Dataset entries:

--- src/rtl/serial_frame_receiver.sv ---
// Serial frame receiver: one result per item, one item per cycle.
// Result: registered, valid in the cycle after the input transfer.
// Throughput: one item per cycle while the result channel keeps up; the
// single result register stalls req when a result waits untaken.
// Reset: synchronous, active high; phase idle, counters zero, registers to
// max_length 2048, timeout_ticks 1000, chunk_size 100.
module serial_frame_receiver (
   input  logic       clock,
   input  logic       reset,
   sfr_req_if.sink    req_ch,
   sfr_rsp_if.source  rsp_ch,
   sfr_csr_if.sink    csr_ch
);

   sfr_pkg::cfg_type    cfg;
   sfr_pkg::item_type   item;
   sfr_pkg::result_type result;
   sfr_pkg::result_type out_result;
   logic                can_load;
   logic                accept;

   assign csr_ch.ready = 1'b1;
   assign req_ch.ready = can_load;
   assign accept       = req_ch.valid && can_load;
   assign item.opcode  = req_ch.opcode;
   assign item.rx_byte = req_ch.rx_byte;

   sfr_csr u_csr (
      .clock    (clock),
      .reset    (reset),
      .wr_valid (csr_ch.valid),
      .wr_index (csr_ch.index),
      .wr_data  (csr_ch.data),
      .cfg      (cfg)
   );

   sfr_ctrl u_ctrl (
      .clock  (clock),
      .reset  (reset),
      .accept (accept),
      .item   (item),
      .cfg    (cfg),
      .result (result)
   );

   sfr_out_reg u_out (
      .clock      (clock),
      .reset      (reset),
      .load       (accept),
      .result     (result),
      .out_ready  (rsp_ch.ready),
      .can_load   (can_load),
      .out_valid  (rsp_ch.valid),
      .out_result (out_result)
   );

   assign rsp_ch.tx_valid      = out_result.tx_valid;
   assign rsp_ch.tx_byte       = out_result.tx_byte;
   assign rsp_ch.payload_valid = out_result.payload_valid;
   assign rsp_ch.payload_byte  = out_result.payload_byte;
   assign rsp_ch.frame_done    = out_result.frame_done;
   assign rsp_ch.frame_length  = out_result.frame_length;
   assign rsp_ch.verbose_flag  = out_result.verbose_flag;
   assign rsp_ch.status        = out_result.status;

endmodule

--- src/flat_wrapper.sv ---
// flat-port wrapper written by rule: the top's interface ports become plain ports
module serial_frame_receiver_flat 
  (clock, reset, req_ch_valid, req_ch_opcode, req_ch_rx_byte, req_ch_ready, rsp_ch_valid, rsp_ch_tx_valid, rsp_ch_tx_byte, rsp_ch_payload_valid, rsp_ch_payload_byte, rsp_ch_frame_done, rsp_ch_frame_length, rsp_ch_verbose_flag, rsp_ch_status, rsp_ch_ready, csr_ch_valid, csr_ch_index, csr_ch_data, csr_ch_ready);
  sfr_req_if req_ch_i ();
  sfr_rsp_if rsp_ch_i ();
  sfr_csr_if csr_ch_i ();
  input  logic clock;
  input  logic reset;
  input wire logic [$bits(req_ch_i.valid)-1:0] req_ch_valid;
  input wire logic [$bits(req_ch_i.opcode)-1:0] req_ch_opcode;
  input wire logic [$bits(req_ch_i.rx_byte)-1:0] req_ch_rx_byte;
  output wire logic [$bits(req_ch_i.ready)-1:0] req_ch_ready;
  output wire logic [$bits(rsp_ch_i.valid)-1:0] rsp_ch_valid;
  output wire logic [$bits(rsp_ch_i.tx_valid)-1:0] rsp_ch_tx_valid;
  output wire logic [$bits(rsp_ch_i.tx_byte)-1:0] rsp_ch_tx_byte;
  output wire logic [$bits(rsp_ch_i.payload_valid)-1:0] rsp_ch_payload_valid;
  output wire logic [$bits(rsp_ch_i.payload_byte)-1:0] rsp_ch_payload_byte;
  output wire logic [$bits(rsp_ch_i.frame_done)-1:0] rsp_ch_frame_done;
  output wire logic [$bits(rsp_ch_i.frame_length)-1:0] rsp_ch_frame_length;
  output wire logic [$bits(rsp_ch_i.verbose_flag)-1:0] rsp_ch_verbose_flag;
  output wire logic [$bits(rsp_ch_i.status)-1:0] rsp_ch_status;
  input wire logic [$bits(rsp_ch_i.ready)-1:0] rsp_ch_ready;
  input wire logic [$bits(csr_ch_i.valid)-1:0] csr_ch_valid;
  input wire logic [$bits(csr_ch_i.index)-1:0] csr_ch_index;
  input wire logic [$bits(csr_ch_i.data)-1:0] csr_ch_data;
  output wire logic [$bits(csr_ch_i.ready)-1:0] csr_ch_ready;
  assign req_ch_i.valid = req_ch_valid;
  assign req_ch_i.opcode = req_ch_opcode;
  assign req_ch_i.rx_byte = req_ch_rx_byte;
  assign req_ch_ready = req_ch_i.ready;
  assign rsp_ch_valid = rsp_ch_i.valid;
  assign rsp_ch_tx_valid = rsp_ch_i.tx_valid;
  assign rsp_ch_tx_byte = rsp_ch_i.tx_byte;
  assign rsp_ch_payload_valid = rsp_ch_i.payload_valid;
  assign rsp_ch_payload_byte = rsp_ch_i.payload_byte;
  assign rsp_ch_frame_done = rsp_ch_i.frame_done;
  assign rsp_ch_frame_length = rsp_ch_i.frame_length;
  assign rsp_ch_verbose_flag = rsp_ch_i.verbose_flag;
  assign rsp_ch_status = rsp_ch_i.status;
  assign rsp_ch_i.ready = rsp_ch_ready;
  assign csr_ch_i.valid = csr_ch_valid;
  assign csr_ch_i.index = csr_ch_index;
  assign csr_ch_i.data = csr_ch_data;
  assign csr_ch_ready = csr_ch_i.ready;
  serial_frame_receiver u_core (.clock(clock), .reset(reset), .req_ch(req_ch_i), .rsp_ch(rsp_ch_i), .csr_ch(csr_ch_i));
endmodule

> _How to complete this task_
What is needed is an exact reproduction of the data.

> _Solved problem_
--- src/rtl/serial_frame_receiver.sv ---
// Serial frame receiver: one result per item, one item per cycle.
// Result: registered, valid in the cycle after the input transfer.
// Throughput: one item per cycle while the result channel keeps up; the
// single result register stalls req when a result waits untaken.
// Reset: synchronous, active high; phase idle, counters zero, registers to
// max_length 2048, timeout_ticks 1000, chunk_size 100.
module serial_frame_receiver (
   input  logic       clock,
   input  logic       reset,
   sfr_req_if.sink    req_ch,
   sfr_rsp_if.source  rsp_ch,
   sfr_csr_if.sink    csr_ch
);

   sfr_pkg::cfg_type    cfg;
   sfr_pkg::item_type   item;
   sfr_pkg::result_type result;
   sfr_pkg::result_type out_result;
   logic                can_load;
   logic                accept;

   assign csr_ch.ready = 1'b1;
   assign req_ch.ready = can_load;
   assign accept       = req_ch.valid && can_load;
   assign item.opcode  = req_ch.opcode;
   assign item.rx_byte = req_ch.rx_byte;

   sfr_csr u_csr (
      .clock    (clock),
      .reset    (reset),
      .wr_valid (csr_ch.valid),
      .wr_index (csr_ch.index),
      .wr_data  (csr_ch.data),
      .cfg      (cfg)
   );

   sfr_ctrl u_ctrl (
      .clock  (clock),
      .reset  (reset),
      .accept (accept),
      .item   (item),
      .cfg    (cfg),
      .result (result)
   );

   sfr_out_reg u_out (
      .clock      (clock),
      .reset      (reset),
      .load       (accept),
      .result     (result),
      .out_ready  (rsp_ch.ready),
      .can_load   (can_load),
      .out_valid  (rsp_ch.valid),
      .out_result (out_result)
   );

   assign rsp_ch.tx_valid      = out_result.tx_valid;
   assign rsp_ch.tx_byte       = out_result.tx_byte;
   assign rsp_ch.payload_valid = out_result.payload_valid;
   assign rsp_ch.payload_byte  = out_result.payload_byte;
   assign rsp_ch.frame_done    = out_result.frame_done;
   assign rsp_ch.frame_length  = out_result.frame_length;
   assign rsp_ch.verbose_flag  = out_result.verbose_flag;
   assign rsp_ch.status        = out_result.status;

endmodule

--- src/flat_wrapper.sv ---
// flat-port wrapper written by rule: the top's interface ports become plain ports
module serial_frame_receiver_flat 
  (clock, reset, req_ch_valid, req_ch_opcode, req_ch_rx_byte, req_ch_ready, rsp_ch_valid, rsp_ch_tx_valid, rsp_ch_tx_byte, rsp_ch_payload_valid, rsp_ch_payload_byte, rsp_ch_frame_done, rsp_ch_frame_length, rsp_ch_verbose_flag, rsp_ch_status, rsp_ch_ready, csr_ch_valid, csr_ch_index, csr_ch_data, csr_ch_ready);
  sfr_req_if req_ch_i ();
  sfr_rsp_if rsp_ch_i ();
  sfr_csr_if csr_ch_i ();
  input  logic clock;
  input  logic reset;
  input wire logic [$bits(req_ch_i.valid)-1:0] req_ch_valid;
  input wire logic [$bits(req_ch_i.opcode)-1:0] req_ch_opcode;
  input wire logic [$bits(req_ch_i.rx_byte)-1:0] req_ch_rx_byte;
  output wire logic [$bits(req_ch_i.ready)-1:0] req_ch_ready;
  output wire logic [$bits(rsp_ch_i.valid)-1:0] rsp_ch_valid;
  output wire logic [$bits(rsp_ch_i.tx_valid)-1:0] rsp_ch_tx_valid;
  output wire logic [$bits(rsp_ch_i.tx_byte)-1:0] rsp_ch_tx_byte;
  output wire logic [$bits(rsp_ch_i.payload_valid)-1:0] rsp_ch_payload_valid;
  output wire logic [$bits(rsp_ch_i.payload_byte)-1:0] rsp_ch_payload_byte;
  output wire logic [$bits(rsp_ch_i.frame_done)-1:0] rsp_ch_frame_done;
  output wire logic [$bits(rsp_ch_i.frame_length)-1:0] rsp_ch_frame_length;
  output wire logic [$bits(rsp_ch_i.verbose_flag)-1:0] rsp_ch_verbose_flag;
  output wire logic [$bits(rsp_ch_i.status)-1:0] rsp_ch_status;
  input wire logic [$bits(rsp_ch_i.ready)-1:0] rsp_ch_ready;
  input wire logic [$bits(csr_ch_i.valid)-1:0] csr_ch_valid;
  input wire logic [$bits(csr_ch_i.index)-1:0] csr_ch_index;
  input wire logic [$bits(csr_ch_i.data)-1:0] csr_ch_data;
  output wire logic [$bits(csr_ch_i.ready)-1:0] csr_ch_ready;
  assign req_ch_i.valid = req_ch_valid;
  assign req_ch_i.opcode = req_ch_opcode;
  assign req_ch_i.rx_byte = req_ch_rx_byte;
  assign req_ch_ready = req_ch_i.ready;
  assign rsp_ch_valid = rsp_ch_i.valid;
  assign rsp_ch_tx_valid = rsp_ch_i.tx_valid;
  assign rsp_ch_tx_byte = rsp_ch_i.tx_byte;
  assign rsp_ch_payload_valid = rsp_ch_i.payload_valid;
  assign rsp_ch_payload_byte = rsp_ch_i.payload_byte;
  assign rsp_ch_frame_done = rsp_ch_i.frame_done;
  assign rsp_ch_frame_length = rsp_ch_i.frame_length;
  assign rsp_ch_verbose_flag = rsp_ch_i.verbose_flag;
  assign rsp_ch_status = rsp_ch_i.status;
  assign rsp_ch_i.ready = rsp_ch_ready;
  assign csr_ch_i.valid = csr_ch_valid;
  assign csr_ch_i.index = csr_ch_index;
  assign csr_ch_i.data = csr_ch_data;
  assign csr_ch_ready = csr_ch_i.ready;
  serial_frame_receiver u_core (.clock(clock), .reset(reset), .req_ch(req_ch_i), .rsp_ch(rsp_ch_i), .csr_ch(csr_ch_i));
endmodule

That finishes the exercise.